Economic activities and trade were dependant of the environment in which the Colonists lived. The geography and climate impacted the trade and economic activities of New England Colonies. In the New England towns along the coast, the colonists made their living fishing, whaling, and shipbuilding.

How did people make a living in New England?

New England’s economy depended on the environment. Its location near the Atlantic Ocean along a jagged coastline determined how people made a living. People in New England made money through fishing, whaling, shipbuilding, trading in its port cities and providing naval supplies. One of the busiest port cities was Boston.

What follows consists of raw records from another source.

$ cat src/rtl/vx_alu_commit_arb_if.sv
// Commit-arbiter bundle: NUM_INPUTS ALU commit streams in, one merged commit stream out.
// master drives the inputs and ready_out (ALU side / sink); slave is the arbiter.
interface vx_alu_commit_arb_if #(
    parameter int NUM_INPUTS = 2,
    parameter int DATAW      = 64
);
    localparam int SELW = (NUM_INPUTS > 1) ? $clog2(NUM_INPUTS) : 1;

    logic [NUM_INPUTS-1:0]       valid_in;
    logic [NUM_INPUTS*DATAW-1:0] data_in;
    logic [NUM_INPUTS-1:0]       sop_in;
    logic [NUM_INPUTS-1:0]       eop_in;
    logic [NUM_INPUTS-1:0]       ready_in;

    logic                        valid_out;
    logic [DATAW-1:0]            data_out;
    logic                        sop_out;
    logic                        eop_out;
    logic [SELW-1:0]             sel_out;
    logic                        ready_out;

    modport master (
        output valid_in, data_in, sop_in, eop_in, ready_out,
        input  ready_in, valid_out, data_out, sop_out, eop_out, sel_out
    );

    modport slave (
        input  valid_in, data_in, sop_in, eop_in, ready_out,
        output ready_in, valid_out, data_out, sop_out, eop_out, sel_out
    );
endinterface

What kind of jobs did New England settlers have?

New England settlers found work as fishermen, dock workers, sailors, shipbuilders, merchants and artisans. Most people farmed, but the poor soil made anything but bare subsistence farming impossible.

What was the religion of the New England colonies?

The primary religion of the New England colonies was the strict Puritan Christianity originally brought to the Massachusetts Bay colony by ships like the Mayflower, but as the colonies grew and changed, some of the colonists began to move away from that base.

What was the history of the New England colonies?

Centuries later, the New England colonies’ history shows the kind of duality that paints much of American history: The idea that native and immigrant cultures have come together to create the modern United States, coupled with the devastating conflicts and mistreatment that took place along the way.